Comparing all baseline techniques, CRC exchanges the fewest packets. It is known that clustering reduces the number of transmitted packets and maximizes energy efficiency. Moreover, Fig. 6 shows that the proposed technique is scalable. In all baseline protocols, the total number of packets transmitted increases as the number of nodes increases. CRC, the technique we propose, results in the fewest packets transmitted. In order to achieve this, clustering is used to reduce the number of control packets. Additionally, avoiding the excessive movement of neighboring nodes of a failed node also results in fewer packets being transmitted.

Fig. 6
figure 6

Total number of exchanged packets

5 Conclusion

In this paper, a clustering-based connectivity restoration mechanism called Connectivity Restoration by Clustering (CRC) was proposed.
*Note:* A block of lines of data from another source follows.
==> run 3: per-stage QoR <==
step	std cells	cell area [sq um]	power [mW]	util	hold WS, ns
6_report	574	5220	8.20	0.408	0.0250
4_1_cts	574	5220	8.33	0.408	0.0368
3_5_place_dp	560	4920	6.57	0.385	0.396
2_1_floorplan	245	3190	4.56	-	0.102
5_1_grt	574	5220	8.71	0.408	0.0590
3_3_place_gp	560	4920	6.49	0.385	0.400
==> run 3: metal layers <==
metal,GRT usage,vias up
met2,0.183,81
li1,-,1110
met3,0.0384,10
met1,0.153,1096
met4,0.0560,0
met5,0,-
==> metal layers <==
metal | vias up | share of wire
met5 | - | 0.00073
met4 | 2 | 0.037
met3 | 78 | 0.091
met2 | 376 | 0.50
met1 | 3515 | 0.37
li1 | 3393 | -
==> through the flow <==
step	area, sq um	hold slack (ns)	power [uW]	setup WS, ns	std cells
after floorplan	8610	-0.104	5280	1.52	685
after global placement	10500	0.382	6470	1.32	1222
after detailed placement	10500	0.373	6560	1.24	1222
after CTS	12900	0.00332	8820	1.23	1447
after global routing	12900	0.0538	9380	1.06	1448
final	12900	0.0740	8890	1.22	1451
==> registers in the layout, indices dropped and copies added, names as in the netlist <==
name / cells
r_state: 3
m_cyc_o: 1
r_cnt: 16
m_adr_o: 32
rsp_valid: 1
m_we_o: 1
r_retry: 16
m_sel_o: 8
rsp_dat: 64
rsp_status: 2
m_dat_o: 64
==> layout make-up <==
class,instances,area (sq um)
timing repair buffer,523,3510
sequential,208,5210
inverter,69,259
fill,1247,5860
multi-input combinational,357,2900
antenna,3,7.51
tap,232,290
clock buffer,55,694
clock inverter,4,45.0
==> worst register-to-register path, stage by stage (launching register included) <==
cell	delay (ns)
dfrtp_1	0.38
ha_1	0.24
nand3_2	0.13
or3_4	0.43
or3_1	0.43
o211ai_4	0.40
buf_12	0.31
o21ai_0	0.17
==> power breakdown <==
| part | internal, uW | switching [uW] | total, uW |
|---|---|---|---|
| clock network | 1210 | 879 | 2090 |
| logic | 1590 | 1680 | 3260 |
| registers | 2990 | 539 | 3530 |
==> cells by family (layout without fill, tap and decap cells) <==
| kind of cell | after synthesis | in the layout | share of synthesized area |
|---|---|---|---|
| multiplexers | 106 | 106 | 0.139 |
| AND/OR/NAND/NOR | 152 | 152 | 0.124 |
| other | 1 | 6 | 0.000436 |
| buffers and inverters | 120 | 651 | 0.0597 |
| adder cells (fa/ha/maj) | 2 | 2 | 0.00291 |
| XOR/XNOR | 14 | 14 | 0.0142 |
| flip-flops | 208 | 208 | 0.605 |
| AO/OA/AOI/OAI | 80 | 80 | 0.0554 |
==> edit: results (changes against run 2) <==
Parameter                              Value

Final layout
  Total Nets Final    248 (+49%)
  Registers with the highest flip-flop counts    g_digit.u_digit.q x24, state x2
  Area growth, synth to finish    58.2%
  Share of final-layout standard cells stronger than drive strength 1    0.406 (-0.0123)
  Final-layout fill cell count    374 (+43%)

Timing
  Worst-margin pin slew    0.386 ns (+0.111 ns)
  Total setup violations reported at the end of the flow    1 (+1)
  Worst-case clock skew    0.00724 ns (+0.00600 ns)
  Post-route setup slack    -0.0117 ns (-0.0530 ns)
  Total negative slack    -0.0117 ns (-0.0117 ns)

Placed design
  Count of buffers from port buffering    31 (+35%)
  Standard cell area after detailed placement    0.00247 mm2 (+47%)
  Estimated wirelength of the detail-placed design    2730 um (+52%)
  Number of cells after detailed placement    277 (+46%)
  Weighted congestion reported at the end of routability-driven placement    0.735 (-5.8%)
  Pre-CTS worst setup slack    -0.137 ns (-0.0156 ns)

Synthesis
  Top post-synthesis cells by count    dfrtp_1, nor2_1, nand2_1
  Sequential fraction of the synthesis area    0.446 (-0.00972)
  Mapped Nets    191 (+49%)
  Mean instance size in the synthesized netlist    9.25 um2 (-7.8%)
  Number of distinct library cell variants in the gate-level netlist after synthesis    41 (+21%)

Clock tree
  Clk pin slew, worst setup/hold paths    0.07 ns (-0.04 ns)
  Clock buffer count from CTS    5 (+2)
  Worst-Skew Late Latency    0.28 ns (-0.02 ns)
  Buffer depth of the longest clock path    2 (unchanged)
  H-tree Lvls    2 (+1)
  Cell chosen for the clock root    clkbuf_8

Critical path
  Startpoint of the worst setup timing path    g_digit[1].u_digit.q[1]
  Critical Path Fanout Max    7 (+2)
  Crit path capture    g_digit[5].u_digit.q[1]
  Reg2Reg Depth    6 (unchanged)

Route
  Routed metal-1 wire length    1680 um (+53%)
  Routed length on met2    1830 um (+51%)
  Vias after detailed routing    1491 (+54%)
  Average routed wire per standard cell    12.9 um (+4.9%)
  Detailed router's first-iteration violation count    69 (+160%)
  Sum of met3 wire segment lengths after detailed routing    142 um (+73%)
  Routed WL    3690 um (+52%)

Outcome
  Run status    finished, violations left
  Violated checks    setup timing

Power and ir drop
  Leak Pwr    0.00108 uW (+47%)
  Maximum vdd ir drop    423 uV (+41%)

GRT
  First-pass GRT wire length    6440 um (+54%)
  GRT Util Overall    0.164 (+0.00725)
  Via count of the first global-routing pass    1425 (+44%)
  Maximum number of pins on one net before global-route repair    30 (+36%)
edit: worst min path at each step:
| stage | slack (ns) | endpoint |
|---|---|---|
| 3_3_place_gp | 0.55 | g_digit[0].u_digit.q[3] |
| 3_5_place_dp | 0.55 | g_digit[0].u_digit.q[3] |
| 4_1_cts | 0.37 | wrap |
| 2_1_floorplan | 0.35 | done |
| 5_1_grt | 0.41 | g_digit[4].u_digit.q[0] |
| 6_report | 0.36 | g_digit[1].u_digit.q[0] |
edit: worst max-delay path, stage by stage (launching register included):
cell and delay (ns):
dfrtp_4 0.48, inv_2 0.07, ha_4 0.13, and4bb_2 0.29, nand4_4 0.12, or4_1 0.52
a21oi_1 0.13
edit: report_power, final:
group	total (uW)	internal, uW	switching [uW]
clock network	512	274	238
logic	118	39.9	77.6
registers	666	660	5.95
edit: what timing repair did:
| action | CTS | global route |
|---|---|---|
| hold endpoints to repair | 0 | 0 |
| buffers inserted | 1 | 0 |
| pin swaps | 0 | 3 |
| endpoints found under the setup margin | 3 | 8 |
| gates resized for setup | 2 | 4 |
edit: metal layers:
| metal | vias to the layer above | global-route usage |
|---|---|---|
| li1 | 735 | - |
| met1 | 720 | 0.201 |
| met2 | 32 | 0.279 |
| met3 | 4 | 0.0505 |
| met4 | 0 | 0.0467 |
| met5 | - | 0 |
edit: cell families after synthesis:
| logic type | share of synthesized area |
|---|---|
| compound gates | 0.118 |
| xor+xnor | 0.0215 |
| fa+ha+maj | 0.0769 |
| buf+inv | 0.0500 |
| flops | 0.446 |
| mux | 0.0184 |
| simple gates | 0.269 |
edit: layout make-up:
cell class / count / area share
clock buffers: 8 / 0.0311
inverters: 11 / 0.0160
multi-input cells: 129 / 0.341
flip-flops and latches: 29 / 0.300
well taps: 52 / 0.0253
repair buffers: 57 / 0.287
File: config.mk
export PLATFORM = sky130hd
export DESIGN_NAME = conv_controller
export DESIGN_NICKNAME = d
export VERILOG_FILES = /design/src/rtl/conv_ctrl_pkg.sv /design/src/rtl/conv_flag_decode.sv /design/src/rtl/conv_controller.sv
export SDC_FILE = /design/constraint.sdc
export NUM_CORES = 1
export LEC_CHECK = 0
export CORE_UTILIZATION = 30
export DETAILED_ROUTE_END_ITERATION = 7
export GPL_TIMING_DRIVEN = 0
export HOLD_SLACK_MARGIN = 0.12
export PLACE_DENSITY = 0.6
export SYNTH_ARGS = -nofsm -noshare
export SYNTH_HDL_FRONTEND = slang
export SYNTH_SLANG_ARGS = --single-unit
File: constraint.sdc
create_clock -name clk -period 7.33 [get_ports clk]
set_input_delay 1.466 -clock clk [delete_from_list [all_inputs] [get_ports clk]]
set_output_delay 1.466 -clock clk [all_outputs]
set_load 0.02 [all_outputs]
File: src/rtl/conv_ctrl_pkg.sv
// -----------------------------------------------------------------------------
// conv_ctrl_pkg
//   Shared definitions for the convolution / max-pool / flatten sequencer:
//   - conv_state_e   : controller FSM states
//   - F_* constants  : flag bit positions, identical to the datapath's
//   - *_len helpers  : phase lengths derived from buffer / row / word sizes
//   Optional feature macro used by importers: CONV_CTRL_FLATTEN_EN.
// -----------------------------------------------------------------------------
package conv_ctrl_pkg;

    typedef enum logic [2:0] {
        ST_IDLE = 3'd0,
        ST_LOAD = 3'd1,
        ST_CONV = 3'd2,
        ST_WRL0 = 3'd3,
        ST_RDL0 = 3'd4,
        ST_POOL = 3'd5,
        ST_FLAT = 3'd6,
        ST_DONE = 3'd7
    } conv_state_e;

    localparam int FLAGS_WIDTH = 12;

    // Flag bit positions, shared with the datapath.
    localparam int F_GEN_IN_ADDR_POS    = 0;
    localparam int F_READ_IN_ENB_POS    = 1;
    localparam int F_CONV_RELU_ENB_POS  = 2;
    localparam int F_WRITE_CONV_ENB_POS = 3;
    localparam int F_GEN_CONV_ADDR_POS  = 4;
    localparam int F_READ_CONV_ENB_POS  = 5;
    localparam int F_WRITE_POOL_ENB_POS = 6;
    localparam int F_WRITE_FLAT_ENB_POS = 7;

    // Phase lengths in cycles; local_idx runs 0..len-1 in each phase.
    // The extra cycles cover the datapath's address/read pipeline latency.
    function automatic int load_len(input int in_buffer_size);
        return 3 * in_buffer_size + 2;
    endfunction

    function automatic int conv_len(input int out_buffer_size);
        return out_buffer_size + 1;
    endfunction

    function automatic int wrl0_len(input int out_buffer_size);
        return 2 * out_buffer_size + 1;
    endfunction

    function automatic int rdl0_len(input int l0_words);
        return 2 * l0_words + 2;
    endfunction

    function automatic int pool_len(input int pool_words);
        return 2 * pool_words + 1;
    endfunction

endpackage

File: src/rtl/conv_flag_decode.sv
// -----------------------------------------------------------------------------
// conv_flag_decode
//   Purely combinational decode of (state, local_idx) into the 12-bit datapath
//   phase-enable flags. The controller feeds it the *next* state/index so the
//   registered flags line up with the registered local_idx.
//   Macro: CONV_CTRL_FLATTEN_EN -- when undefined the flatten enable is tied 0.
// Ports:
//   state  in  conv_state_e           state being entered
//   idx    in  LOCAL_IDX_WIDTH        index within that state
//   flags  out 12                     phase enables; bits 8..11 always 0
// -----------------------------------------------------------------------------
module conv_flag_decode
    import conv_ctrl_pkg::*;
#(
    parameter int LOCAL_IDX_WIDTH  = 16,
    parameter int IN_BUFFER_SIZE   = 16,
    parameter int F_GEN_IN_ADDR    = F_GEN_IN_ADDR_POS,
    parameter int F_READ_IN_ENB    = F_READ_IN_ENB_POS,
    parameter int F_CONV_RELU_ENB  = F_CONV_RELU_ENB_POS,
    parameter int F_WRITE_CONV_ENB = F_WRITE_CONV_ENB_POS,
    parameter int F_GEN_CONV_ADDR  = F_GEN_CONV_ADDR_POS,
    parameter int F_READ_CONV_ENB  = F_READ_CONV_ENB_POS,
    parameter int F_WRITE_POOL_ENB = F_WRITE_POOL_ENB_POS,
    parameter int F_WRITE_FLAT_ENB = F_WRITE_FLAT_ENB_POS
) (
    input  conv_state_e                state,
    input  logic [LOCAL_IDX_WIDTH-1:0] idx,
    output logic [FLAGS_WIDTH-1:0]     flags
);

    localparam logic [LOCAL_IDX_WIDTH-1:0] GEN_IN_LIMIT = LOCAL_IDX_WIDTH'(3 * IN_BUFFER_SIZE);
    // Reads trail address generation by two cycles of memory latency.
    localparam logic [LOCAL_IDX_WIDTH-1:0] READ_DELAY   = LOCAL_IDX_WIDTH'(2);

    always_comb begin
        // NOTE: every output gets a default before the case so no latch is inferred.
        flags = '0;
        case (state)
            ST_LOAD: begin
                if (idx < GEN_IN_LIMIT) flags[F_GEN_IN_ADDR] = 1'b1;
                if (idx >= READ_DELAY)  flags[F_READ_IN_ENB] = 1'b1;
            end
            ST_CONV: flags[F_CONV_RELU_ENB]  = 1'b1;
            ST_WRL0: flags[F_WRITE_CONV_ENB] = 1'b1;
            ST_RDL0: begin
                flags[F_GEN_CONV_ADDR] = 1'b1;
                if (idx >= READ_DELAY) flags[F_READ_CONV_ENB] = 1'b1;
            end
            ST_POOL: flags[F_WRITE_POOL_ENB] = 1'b1;
`ifdef CONV_CTRL_FLATTEN_EN
            ST_FLAT: flags[F_WRITE_FLAT_ENB] = 1'b1;
`endif
            default: ;
        endcase
    end

endmodule

File: src/rtl/conv_controller.sv
// -----------------------------------------------------------------------------
// conv_controller
//   Sequencer for the conv / max-pool / flatten datapath. For each of ROWS
//   rows it walks LOAD -> CONV -> WRL0, then RDL0 -> POOL (-> FLAT) -> DONE.
//   All outputs are registered and change together on one edge.
//   Macro: CONV_CTRL_FLATTEN_EN -- defined: POOL -> FLAT -> DONE;
//                                  undefined: POOL -> DONE, flatten flag 0.
// Ports:
//   clk        in  1                 rising-edge clock
//   reset      in  1                 synchronous, active-high
//   ready      in  1                 host start request, sampled only in IDLE
//   busy       out 1                 high in every active phase cycle
//   done       out 1                 one-cycle pulse after the last active cycle
//   flags      out 12                datapath phase enables
//   local_idx  out LOCAL_IDX_WIDTH   index within the current phase
//   row_idx    out 8                 current row during row phases, else 0
// -----------------------------------------------------------------------------
module conv_controller
    import conv_ctrl_pkg::*;
#(
    parameter int LOCAL_IDX_WIDTH  = 16,
    parameter int IN_BUFFER_SIZE   = 16,
    parameter int OUT_BUFFER_SIZE  = 3,
    parameter int ROWS             = 64,
    parameter int L0_WORDS         = 4096,
    parameter int POOL_WORDS       = 1024,
    parameter int F_GEN_IN_ADDR    = F_GEN_IN_ADDR_POS,
    parameter int F_READ_IN_ENB    = F_READ_IN_ENB_POS,
    parameter int F_CONV_RELU_ENB  = F_CONV_RELU_ENB_POS,
    parameter int F_WRITE_CONV_ENB = F_WRITE_CONV_ENB_POS,
    parameter int F_GEN_CONV_ADDR  = F_GEN_CONV_ADDR_POS,
    parameter int F_READ_CONV_ENB  = F_READ_CONV_ENB_POS,
    parameter int F_WRITE_POOL_ENB = F_WRITE_POOL_ENB_POS,
    parameter int F_WRITE_FLAT_ENB = F_WRITE_FLAT_ENB_POS
) (
    input  logic                       clk,
    input  logic                       reset,
    input  logic                       ready,
    output logic                       busy,
    output logic                       done,
    output logic [FLAGS_WIDTH-1:0]     flags,
    output logic [LOCAL_IDX_WIDTH-1:0] local_idx,
    output logic [7:0]                 row_idx
);

    localparam int IW = LOCAL_IDX_WIDTH;

    // Last local_idx value of each phase.
    localparam logic [IW-1:0] LOAD_LAST = IW'(load_len(IN_BUFFER_SIZE) - 1);
    localparam logic [IW-1:0] CONV_LAST = IW'(conv_len(OUT_BUFFER_SIZE) - 1);
    localparam logic [IW-1:0] WRL0_LAST = IW'(wrl0_len(OUT_BUFFER_SIZE) - 1);
    localparam logic [IW-1:0] RDL0_LAST = IW'(rdl0_len(L0_WORDS) - 1);
    localparam logic [IW-1:0] POOL_LAST = IW'(pool_len(POOL_WORDS) - 1);
    localparam logic [IW-1:0] FLAT_LAST = IW'(pool_len(POOL_WORDS) - 1);
    localparam logic [7:0]    ROW_LAST  = 8'(ROWS - 1);

    conv_state_e            state_q, state_d;
    logic [IW-1:0]          idx_q, idx_d;
    logic [7:0]             row_q, row_d;
    logic [FLAGS_WIDTH-1:0] flags_q, flags_d;
    logic                   busy_q, busy_d;
    logic                   done_q, done_d;

    // Next-state, phase counter and row counter.
    always_comb begin
        state_d = state_q;
        idx_d   = idx_q + IW'(1);
        row_d   = row_q;

        case (state_q)
            ST_IDLE: begin
                idx_d = '0;
                if (ready) state_d = ST_LOAD;
            end
            ST_LOAD: begin
                if (idx_q == LOAD_LAST) begin
                    state_d = ST_CONV;
                    idx_d   = '0;
                end
            end
            ST_CONV: begin
                if (idx_q == CONV_LAST) begin
                    state_d = ST_WRL0;
                    idx_d   = '0;
                end
            end
            ST_WRL0: begin
                if (idx_q == WRL0_LAST) begin
                    idx_d = '0;
                    if (row_q < ROW_LAST) begin
                        state_d = ST_LOAD;
                        row_d   = row_q + 8'd1;
                    end else begin
                        state_d = ST_RDL0;
                        row_d   = '0;
                    end
                end
            end
            ST_RDL0: begin
                if (idx_q == RDL0_LAST) begin
                    state_d = ST_POOL;
                    idx_d   = '0;
                end
            end
            ST_POOL: begin
                if (idx_q == POOL_LAST) begin
`ifdef CONV_CTRL_FLATTEN_EN
                    state_d = ST_FLAT;
`else
                    state_d = ST_DONE;
`endif
                    idx_d   = '0;
                end
            end
            ST_FLAT: begin
                if (idx_q == FLAT_LAST) begin
                    state_d = ST_DONE;
                    idx_d   = '0;
                end
            end
            ST_DONE: begin
                // ready is deliberately not looked at here: restart only from IDLE.
                state_d = ST_IDLE;
                idx_d   = '0;
                row_d   = '0;
            end
            default: begin
                state_d = ST_IDLE;
                idx_d   = '0;
                row_d   = '0;
            end
        endcase

        busy_d = (state_d != ST_IDLE) && (state_d != ST_DONE);
        done_d = (state_d == ST_DONE);
    end

    // Flags are decoded from the values about to be registered, so the flag
    // register always agrees with local_idx on the same cycle.
    conv_flag_decode #(
        .LOCAL_IDX_WIDTH  (LOCAL_IDX_WIDTH),
        .IN_BUFFER_SIZE   (IN_BUFFER_SIZE),
        .F_GEN_IN_ADDR    (F_GEN_IN_ADDR),
        .F_READ_IN_ENB    (F_READ_IN_ENB),
        .F_CONV_RELU_ENB  (F_CONV_RELU_ENB),
        .F_WRITE_CONV_ENB (F_WRITE_CONV_ENB),
        .F_GEN_CONV_ADDR  (F_GEN_CONV_ADDR),
        .F_READ_CONV_ENB  (F_READ_CONV_ENB),
        .F_WRITE_POOL_ENB (F_WRITE_POOL_ENB),
        .F_WRITE_FLAT_ENB (F_WRITE_FLAT_ENB)
    ) u_flag_decode (
        .state (state_d),
        .idx   (idx_d),
        .flags (flags_d)
    );

    always_ff @(posedge clk) begin
        // NOTE: sequential state uses non-blocking assignments only, so every
        // register samples the pre-edge values and order of statements is irrelevant.
        if (reset) begin
            state_q <= ST_IDLE;
            idx_q   <= '0;
            row_q   <= '0;
            flags_q <= '0;
            busy_q  <= 1'b0;
            done_q  <= 1'b0;
        end else begin
            state_q <= state_d;
            idx_q   <= idx_d;
            row_q   <= row_d;
            flags_q <= flags_d;
            busy_q  <= busy_d;
            done_q  <= done_d;
        end
    end

    assign busy      = busy_q;
    assign done      = done_q;
    assign flags     = flags_q;
    assign local_idx = idx_q;
    assign row_idx   = row_q;

endmodule

==> key figures <==
Floorplan
  – Std-Cell Rows: 30
  – Core footprint: 6760 sq um
  – I/O pin cnt: 41
  – Initial core utilization: 0.309
  – Die Y: 85.5 um
  – DIE WIDTH: 85.5 um
  – Total die area: 7310 sq um

Critical path
  – Top delay family on crit path: buffers and inverters
  – Critical Path Max Stage Delay: 0.67 ns
  – Largest fanout on the critical path: 10
  – Worst path bufs/invs: 1
  – Worst path depth: 1
  – CP arrival: 1.50 ns
  – Startpoint Class: register
  – Worst path required time: 5.86 ns
  – Crit path kind: reg2out
  – FF-to-FF Start: local_idx[1]$_SDFF_PP0_
  – Worst Setup End Kind: output pin
  – Crit path cell chain: clkdlybuf4s50_1
  – Crit path launch: local_idx[1]$_SDFF_PP0_
  – Worst r2r path cells: 9
  – Slowest CP cell: clkdlybuf4s50_1

Detailed routing
  – Drc violations: 0
  – Iter 0 DRT Violations: 124
  – DR pass1 iterations: 4
  – DR vias: 1869
  – Avg WL per Cell: 12.8 um
  – Antenna-violating nets left: 0
  – Avg Vias per Cell: 5.02
  – Routed WL: 4740 um

Layout
  – Register area: 721 sq um
  – Area added between synthesis and finish: 27.4%
  – # fillers: 694
  – Commonest non-fill, non-tap cell in the layout: nor2_1
  – Area of the multi-input gates: 1220 sq um
  – Final-stage net count: 299
  – Ant diodes: 0
  – Ratio of cells with drive above 1 in the final layout: 0.106
  – Final Non-Filler Cells: 372
  – Most frequent cells in the layout: 40 x nor2_1, 36 x dfxtp_1, 35 x clkdlybuf4s50_1

Timing
  – Clock skew: 0.00433 ns
  – Setup TNS: 0 ns
  – Worst slew pin tran: 0.572 ns
  – Slew Limit Fails: 0
  – Period utilisation layout: 0.405
  – Slew HR: 0.613
  – PnR worst setup slack: 4.36 ns
  – Hold Vio Cnt, Final: 0
  – Max Freq: 337 MHz
  – RSZ-0062 raised after global routing: no
  – Final Critical Period: 2.97 ns
  – Final setup vio count: 0

Synth
  – Ys async rst share: 0
  – Post-synth EDFFs: 0
  – Synth Warn #: 0
  – Synth Flop Type: dfxtp_1
  – #FFs+latches synth: 36
  – Syn_area_per_cell: 8.53 sq um
  – Post-synth cell types: 50
  – Syn Inst Count: 245
  – Sequential fraction of the synthesis area: 0.345
  – Synth Cell Area: 2090 sq um

Global route
  – Initial antenna violation count: 0
  – Met3 Use GR: 0.0321
  – GR Layer Usage met2: 0.202
  – Global-route wire length before repair: 8180 um
  – Vias in the first global route: 1683
  – GRT busiest layer: met2
  – Gr usage total: 0.142
  – Overflow after GRT: 0
  – Met1 Use GR: 0.199
  – Largest net degree at the start of global routing: 12

Power
  – Leakage: 1.00 nW
  – Sw Ratio: 0.222
  – P per Cell Area: 149 nW/um^2
  – Comb pwr share: 0.061
  – Net Sw Power: 0.0881 mW
  – Pwr Total: 0.397 mW
  – Seq pwr share: 0.501
  – Clock power frac: 0.438
  – Worst vdd ir: 0.0584 mV
  – Internal Pwr Total: 0.308 mW

Clock tree
  – H-tree depth: 2
  – Hold_buf cts: 0
  – Clock latency on the worst-skew pair: 0.30 ns
  – Post-cts resize count: 0
  – CTS tree: done
  – Post-CTS Setup Bufs: 0
  – Clk sinks: 36
  – Root Buffer: clkbuf_8
  – Total CTS buffers: 5
  – Clock Tree Buf Depth: 2
  – Reg clk slew, reported paths: 0.07 ns

Worst hold path
  – Hold wc startpoint: row_idx[7]$_SDFFE_PP0P_
  – Hold path cells: 1
  – HP Class: reg2reg

Run status
  – Outcome: completed

Job
  – Max Cap Viol: 0

Place
  – Setup Slack @ Placement: 4.44 ns
  – HPWL after DPL: 3510 um
  – Gpl congestion: 0.821
  – Placed Cells: 364
  – PortBufs: 35
-- routing by layer --
layer | vias to the layer above | wire (um)
met1 | 860 | 2360
met4 | 0 | 114
met3 | 10 | 192
li1 | 954 | -
met2 | 45 | 2080
met5 | - | 0
-- synth_stat cells, types with 4 or more instances --
library cell / count / area [sq um]
a21oi_1: 7 / 35.0
a31oi_1: 5 / 31.3
and2_1: 5 / 31.3
and3_1: 6 / 37.5
and4_1: 6 / 52.6
buf_2: 8 / 40.0
buf_4: 8 / 60.1
clkbuf_1: 7 / 26.3
dfxtp_1: 36 / 721
ha_1: 5 / 62.6
inv_1: 5 / 18.8
nand2_1: 8 / 30.0
nand3_1: 9 / 45.0
nand4_1: 9 / 56.3
nor2_1: 40 / 150
nor3_1: 5 / 25.0
nor4_1: 4 / 25.0
xnor2_1: 14 / 123
xor2_1: 10 / 87.6
-- cell families (layout without fill, tap and decap cells) --
logic type / Yosys count / in the layout / synth area share
AOI/OAI and AO/OA: 34 / 34 / 0.114
xor gates and xnor gates: 24 / 24 / 0.101
adders and majority gates: 5 / 5 / 0.0299
buffers and inverters: 30 / 73 / 0.0772
DFF: 36 / 36 / 0.345
muxes: 1 / 1 / 0.00479
other: 1 / 5 / 0.00179
and+or+nand+nor: 114 / 114 / 0.327
-- stage by stage --
stage | instance area [sq um] | utilization | hold WS, ns
after floorplan | 2110 | - | 0.564
after global placement | 2560 | 0.378 | 0.478
after detailed placement | 2560 | 0.378 | 0.482
after CTS | 2660 | 0.394 | 0.498
after global routing | 2660 | 0.394 | 0.508
final | 2660 | 0.394 | 0.496
-- flip-flops by register name, summed over array words and instances, names as in the netlist --
signal / count
local_idx: 16
row_idx: 8
flags: 7
state_q: 3
busy: 1
done: 1
-- cell type report --
type	instances	area share
inverter	5	0.00705
sequential	36	0.271
clock inverter	2	0.0132
multi-input combinational	183	0.459
timing repair buffer	35	0.132
clock buffer	6	0.0272
tap	80	0.0376
buffer	25	0.0535
-- power by group through the flow --
stage                     Sequential, mW  Combinational, mW  Clock, mW
after floorplan                    0.205             0.0151          0
after global placement             0.203             0.0243          0
after detailed placement           0.203             0.0243          0
after CTS                          0.199             0.0244      0.178
after global routing               0.199             0.0273      0.189
final                              0.199             0.0244      0.174
-- final timing paths --
kind                                   to  slack [ns]
setup / recovery             local_idx[1]        4.36
hold / removal    row_idx[7]$_SDFFE_PP0P_        0.50
setup reg to reg      flags[5]$_SDFF_PP0_        4.58
hold reg to reg   row_idx[7]$_SDFFE_PP0P_        0.50
Note: power is estimated with default switching activity, not from simulation.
CRC efficiently utilizes clustering and employs cluster heads for the detection and resolving of the connectivity disruption due to failed nodes. Moreover, CRC also utilizes a recovery mechanism for resolving connectivity disruption during inter-cluster communication. The effectiveness of CRC was proven by comparing it with three other baseline techniques called VCR, C3R, and ESCR. Extensive simulations proved that CRC outperforms all the considered baseline techniques in terms of multiple performance metrics.